Featherdale is located on what was originally a 7 acre plot of land owned by Charles and Marjorie Wigg, which they purchased in 1953, in what was then a poultry farm. It was opened in 1972, by their son-in-law Bruce Kubbere, who had studied fauna. The park initially opened as a nursery, lined with Australian native trees and plants, in conjunction with a wildlife park. It was threatened with closure in 1975 by rezoning and development for public housing, but the decision was reversed by premier Sir Robert Askin. In 1996 the park won in the category of significant tourist attraction at the Australian Tourism Awards.

In December 2016, the NSW Government's Planning Assessment Commission visited the premises for a tour and meeting. The involved parties gathered to assess the functions of Featherdale Wildlife Park with regards to a proposed development of Sydney Zoo.

Featherdale won the best NSW Major Tourist Attraction award in 2005 and 2009. Many celebrities have visited Featherdale, including Leonardo DiCaprio, Will Smith, Gwen Stefani, Kristen Stewart, Taylor Lautner, Robert De Niro, Matt Damon, Dave Grohl and Smokey Robinson.

In November 2019, Featherdale Wildlife Park management bought Mogo Zoo from Sally Padey (Mogo's owner for over 30 years), and commenced management from the end of the month. Since the new ownership, the park closed on two occasions. Closures occurred due to the COVID-19 pandemic and fires that occurred on the south east coast of NSW. Featherdale Wildlife Park stated that the closures had significant impacts on the animals that were conditioned to constant attention from visitors.

== Visitation ==
In 2016 the park estimated that it had served 11.5 million visitors since its opening.

Number of visitors
| Year | Number of visitors |
|---|---|
| 2013 | 350,000+ |
| 2016 | 400,000+ |
| 2019 | 600,000+ |
| Total | 11,500,000+ (2016) |

=== Sources of visitors ===
The rates of domestic and international visitors vary on the global environment.
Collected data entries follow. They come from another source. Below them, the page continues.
Setup of run A:
==> flow/design.v (excerpt) <==
module mapper #(
    parameter DIM4_WIDTH = 8,  
    parameter DIM3_WIDTH = 8, 
    parameter DIM2_WIDTH = 8,  
    parameter DIM1_WIDTH = 8,
    parameter IDX4_WIDTH = 8,  
    parameter IDX3_WIDTH = 8, 
    parameter IDX2_WIDTH = 8,  
    parameter IDX1_WIDTH = 8,
    parameter ROW_MAJOR = 1,   
    parameter ADDR_WIDTH = 32 
)( 
    input  logic                        clk,            
    input  logic                        rst,            
    input  logic [DIM4_WIDTH - 1:0]     dim4, 
    input  logic [DIM3_WIDTH - 1:0]     dim3, 
    input  logic [DIM2_WIDTH - 1:0]     dim2,
    input  logic [DIM1_WIDTH - 1:0]     dim1,
    input  logic [IDX4_WIDTH - 1:0]     idx4,
    input  logic [IDX3_WIDTH - 1:0]     idx3, 
    input  logic [IDX2_WIDTH - 1:0]     idx2,
    input  logic [IDX1_WIDTH - 1:0]     idx1,
    input  logic [ADDR_WIDTH - 1:0]     base_addr,
    output logic [ADDR_WIDTH - 1:0]     addr
);
Settings: LEC_CHECK=0, CAP_MARGIN=40, CORE_MARGIN=2, CORE_UTILIZATION=72, CTS_CLUSTER_SIZE=39, HOLD_SLACK_MARGIN=0.3, PLACE_DENSITY_LB_ADDON=0.01, SETUP_SLACK_MARGIN=0.75, SLEW_MARGIN=20; clock period 8.09 ns.
run.sh (not shown) runs the stock make flow with config.mk's settings and CLKGATE_MAP_FILE=.
The layout from run A, despite a flow that completed every stage, fails the layout checks, with the failing checks listed as setup timing.
diff inputs: run A => run B
- CORE_UTILIZATION: 72 -> 31
- CORE_MARGIN: 2 -> 4
- SETUP_SLACK_MARGIN: 0.75 -> 2.0
- GPL_TIMING_DRIVEN: unset -> 1
- CELL_PAD_IN_SITES_DETAIL_PLACEMENT: unset -> 0
- HOLD_SLACK_MARGIN: 0.3 -> unset
- CELL_PAD_IN_SITES_GLOBAL_PLACEMENT: unset -> 1
- PLACE_DENSITY_LB_ADDON: 0.01 -> 0.18
- CTS_CLUSTER_SIZE: 39 -> unset
- MAX_ROUTING_LAYER: unset -> met4
- CAP_MARGIN: 40 -> 20
--- outcome ---
When run B is set beside run A, its final worst setup slack turns out to be 0.077 ns smaller. Run B finished every stage; the final checks, however, were not passed, the failures being setup timing. Changes observed in run B relative to run A: full die area went up, synthesized cell count about even. Compared with run A, run B shows a higher non-clock buffer count in the final layout. The lower clock period minus final worst setup slack of run A and run B is in run A.
Input changes introduced in run C (baseline for comparison: run B):
- CORE_UTILIZATION changed from 31 to 72
- SETUP_SLACK_MARGIN changed from 2.0 to 0.75
- PLACE_DENSITY_LB_ADDON changed from 0.18 to 0.01
- MAX_ROUTING_LAYER removed (was met4)
- CTS_CLUSTER_SIZE newly set to 39
- CELL_PAD_IN_SITES_DETAIL_PLACEMENT removed (was 0)
- GPL_TIMING_DRIVEN removed (was 1)
- CELL_PAD_IN_SITES_GLOBAL_PLACEMENT removed (was 1)
- CORE_MARGIN changed from 4 to 2
- Nothing crashed in run C and all stages finished; the problem is that the final layout failed, the offending checks being setup timing.
- Minimum clock period after layout on run C is ahead of run B.
- Against run B, run C reports a number of buffer and inverter instances along the worst setup path that is higher.
What run D does differently from run C at the input level:
- CTS_CLUSTER_SIZE changed from 39 to 56
- SETUP_SLACK_MARGIN changed from 0.75 to 2.35
- the clock period (ns, I/O delays scaled along) changed from 8.09 to 8.04
Notes after the runs:
What the final checks of run D revealed, after a flow that finished every stage, was a layout that fails on setup timing.
What the final checks of run C revealed, after a flow that finished every stage, was a layout that fails on setup timing.
Reported for run D and run C, post-synthesis compound-gate area fraction turned out identical to the last digit.
Diff run C -> run D: count of plain and timing-repair buffers in the layout increased by 10% relative to the old numbers, core occupancy in the finished layout increased by 2.5 points relative to the old numbers.

* * *

Starting RTL as in the previous note.
Settings: LEC_CHECK=0, CAP_MARGIN=25, CORE_ASPECT_RATIO=1.42, CORE_MARGIN=7, CORE_UTILIZATION=49, CTS_CLUSTER_DIAMETER=182, CTS_CLUSTER_SIZE=98, HOLD_SLACK_MARGIN=0.29, PLACE_DENSITY=0.41, SETUP_SLACK_MARGIN=-1.19, SLEW_MARGIN=15, TNS_END_PERCENT=5; clock period 12.0 ns.
Change:
==> flow/config.mk (replaced) <==
export PLATFORM = sky130hd
export DESIGN_NAME = mapper
export DESIGN_NICKNAME = mapper
export VERILOG_FILES = /design/flow/design.v
export SDC_FILE = /design/flow/constraint.sdc
export NUM_CORES = 4
export LEC_CHECK = 0
export CAP_MARGIN = 20
export CORE_MARGIN = 2
export CORE_UTILIZATION = 40
export PLACE_DENSITY_LB_ADDON = 0.23
export SLEW_MARGIN = 20
export TNS_END_PERCENT = 50
Core utilization fell by 9.9 points.
Routed wire length is lower by a few percent.
Setup slack is worse by 0.054 ns.
Change:
--- a/flow/config.mk
+++ b/flow/config.mk
@@ -9 +9,3 @@
-export CORE_MARGIN = 2
+export CELL_PAD_IN_SITES_DETAIL_PLACEMENT = 1
+export CELL_PAD_IN_SITES_GLOBAL_PLACEMENT = 1
+export CORE_MARGIN = 4
@@ -11 +13 @@
-export PLACE_DENSITY_LB_ADDON = 0.23
+export GPL_TIMING_DRIVEN = 0
@@ -13 +14,0 @@
-export TNS_END_PERCENT = 50
Outcome: Maximum frequency decreases by 4.3%. Worst setup slack loses 0.49 ns. Worst hold slack loses 0.0065 ns. First-iteration DRC count decreases by 27%. Routed wire length increases by 23%. Flip-flop count does not change.
Change:
--- a/flow/config.mk
+++ b/flow/config.mk
@@ -9,3 +9 @@
-export CELL_PAD_IN_SITES_DETAIL_PLACEMENT = 1
-export CELL_PAD_IN_SITES_GLOBAL_PLACEMENT = 1
-export CORE_MARGIN = 4
+export CORE_MARGIN = 2
@@ -13 +10,0 @@
-export GPL_TIMING_DRIVEN = 0
The new run completed without violations. Synthesized cell count stays the same. Die size went down by 3.0%. Via count went down by 2.1%.
Change:
--- a/flow/config.mk
+++ b/flow/config.mk
@@ -8 +8,3 @@
-export CAP_MARGIN = 20
+export CAP_MARGIN = 25
+export CELL_PAD_IN_SITES_GLOBAL_PLACEMENT = 2
+export CORE_ASPECT_RATIO = 1.75
@@ -11 +13,6 @@
-export SLEW_MARGIN = 20
+export GPL_ROUTABILITY_DRIVEN = 0
+export GPL_TIMING_DRIVEN = 0
+export MAX_ROUTING_LAYER = met4
+export PLACE_DENSITY_LB_ADDON = 0.23
+export SLEW_MARGIN = 30
+export TNS_END_PERCENT = 50
After rerunning: Register-to-register slack gets better by 0.20 ns. Final area goes up slightly. Core utilization goes up by 0.47 points. Clock-buffer cell count goes down by 1. Worst setup slack gets worse by 0.34 ns. Worst hold slack gets worse by 0.015 ns. Synthesized area is unchanged. Sequential share of layout area barely changes.

* * *

lagoon:
Starting RTL as in the previous note.
==> flow/config.mk <==
export PLATFORM = sky130hd
export DESIGN_NAME = mapper
export DESIGN_NICKNAME = mapper
export VERILOG_FILES = /design/flow/design.v
export SDC_FILE = /design/flow/constraint.sdc
export NUM_CORES = 4
export LEC_CHECK = 0
export CAP_MARGIN = 25
export CELL_PAD_IN_SITES_GLOBAL_PLACEMENT = 2
export CORE_ASPECT_RATIO = 1.75
export CORE_MARGIN = 2
export CORE_UTILIZATION = 40
export GPL_TIMING_DRIVEN = 0
export MAX_ROUTING_LAYER = met4
export PLACE_DENSITY_LB_ADDON = 0.23
export SLEW_MARGIN = 15
export TNS_END_PERCENT = 50
==> flow/constraint.sdc <==
create_clock -name core_clock -period 12.0 [get_ports {clk}]
set_input_delay 2.4000 -clock core_clock [delete_from_list [all_inputs] [get_ports {clk}]]
set_output_delay 2.4000 -clock core_clock [all_outputs]
set_load 0.01 [all_outputs]
Relative to lagoon, the following input files were edited for maple:
- an added ABC_AREA of 1
- a deleted CORE_ASPECT_RATIO that had been 1.75
- a change of CAP_MARGIN from 25 to 20
- a deleted CELL_PAD_IN_SITES_GLOBAL_PLACEMENT that had been 2
- an added CTS_CLUSTER_SIZE of 99
- a deleted GPL_TIMING_DRIVEN that had been 0
- a deleted PLACE_DENSITY_LB_ADDON that had been 0.23
- a change of SLEW_MARGIN from 15 to 20
- an added CTS_CLUSTER_DIAMETER of 263
- a change of TNS_END_PERCENT from 50 to 30
Results
Diff lagoon -> maple | number of instances in the synthesized netlist | increase of 40%
maple vs. lagoon: layout overhead on the synthesized area decreased by 2.1 points relative to the old numbers, effective utilization at floorplan closely matched the old numbers.
Lower final cell count was reported by lagoon, not maple.
[maple vs lagoon] number of gates on the worst path with buffers counted: lower in maple
Re fraction of the mapped netlist area in adder cells: lagoon was higher than maple.
Edits applied to the flow inputs when going from maple to amber:
- swapping 30 for 5 in TNS_END_PERCENT
- putting SETUP_SLACK_MARGIN at -1.19 where nothing was set
- swapping 99 for 97 in CTS_CLUSTER_SIZE
- clearing ABC_AREA, which used to be 1
- swapping 263 for 182 in CTS_CLUSTER_DIAMETER
- swapping 2 for 7 in CORE_MARGIN
- putting PLACE_DENSITY at 0.41 where nothing was set
- putting CORE_ASPECT_RATIO at 1.42 where nothing was set
- swapping 40 for 56 in CORE_UTILIZATION
- clearing MAX_ROUTING_LAYER, which used to be met4
### Flow results
Looking at layout clock buffer count, amber sits 1 below maple. The more densely filled core belongs to amber, not maple. amber against maple: area growth from synthesis to layout saw little to no change, maximum frequency saw a decrease.
### amber -> quartz
- CORE_MARGIN now 2, was 7
- CTS_CLUSTER_SIZE now 98, was 97
- CORE_ASPECT_RATIO now 0.5, was 1.42
- SETUP_SLACK_MARGIN no longer set, was -1.19
Between quartz and amber, least setup slack across all paths after layout is lower for amber, quartz comes in above that.
amber has a higher clock skew than quartz.
quartz ends up with higher length of routed met3 wiring than amber does.
diff inputs: quartz => zinc
- MAX_ROUTING_LAYER now met4, previously not set
- ABC_AREA now 0, previously not set
- PLACE_DENSITY now 0.83, was 0.41
- CTS_CLUSTER_SIZE now 99, was 98
- CORE_UTILIZATION now 59, was 56
- TNS_END_PERCENT no longer set, was 5
- CTS_CLUSTER_DIAMETER now 361, was 182
- CORE_ASPECT_RATIO no longer set, was 0.5
[summary]
- zinc finished all stages; the layout is clean.
- zinc reports a lower final cell area excluding filler cells than quartz does.
The inputs of delta differ from those of zinc as listed below.
- a change of CTS_CLUSTER_SIZE from 99 to 11
- a change of CTS_CLUSTER_DIAMETER from 361 to 80
- a change of CORE_UTILIZATION from 59 to 40
==> comparison <==
Compared with zinc, delta degrades worst-case setup slack after placement. There was hardly any difference in proportion of synthesized flip-flops having asynchronous set or reset between zinc and delta. Slew of the pin with the lowest slew margin: delta higher than zinc. Going from zinc to delta, the global-route usage was found to have gone down by 8.7 points. On first-iteration DRC count, the lower figure sits with delta, not zinc. From zinc to delta the numbers moved as follows: delay of the slowest cell on the worst path now sits lower, initial antenna violation count now sits higher. Routed wire length deteriorates in delta relative to zinc.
Upon the onset of the COVID-19 pandemic, around half of visitors were thought to be international. The tight restrictions on international travel into Australia thus led to a significant reduction in visitation numbers. However, the Mogo Wildlife Park, which was not a significant international tourism destination, was not as affected. Around 2014, domestic and International visitors were relatively similar, with 47 per cent international visitors. In 2016, of its 400,000 annual visitors, 180,000 were from Australia, including 65,000 from Western Sydney.

== Facilities and amenities ==
Featherdale is located in Doonside, part of Western Sydney, approximately 40 kilometres from the CBD. Its 3.29 ha include animal enclosures and display areas, as well as visitor facilities such as picnic spaces, shops, and basic amenities.

Featherdale Wildlife Park provides various facilities that cater to the convenience of visitors, the assistance of those with impairments and basic essential amenities.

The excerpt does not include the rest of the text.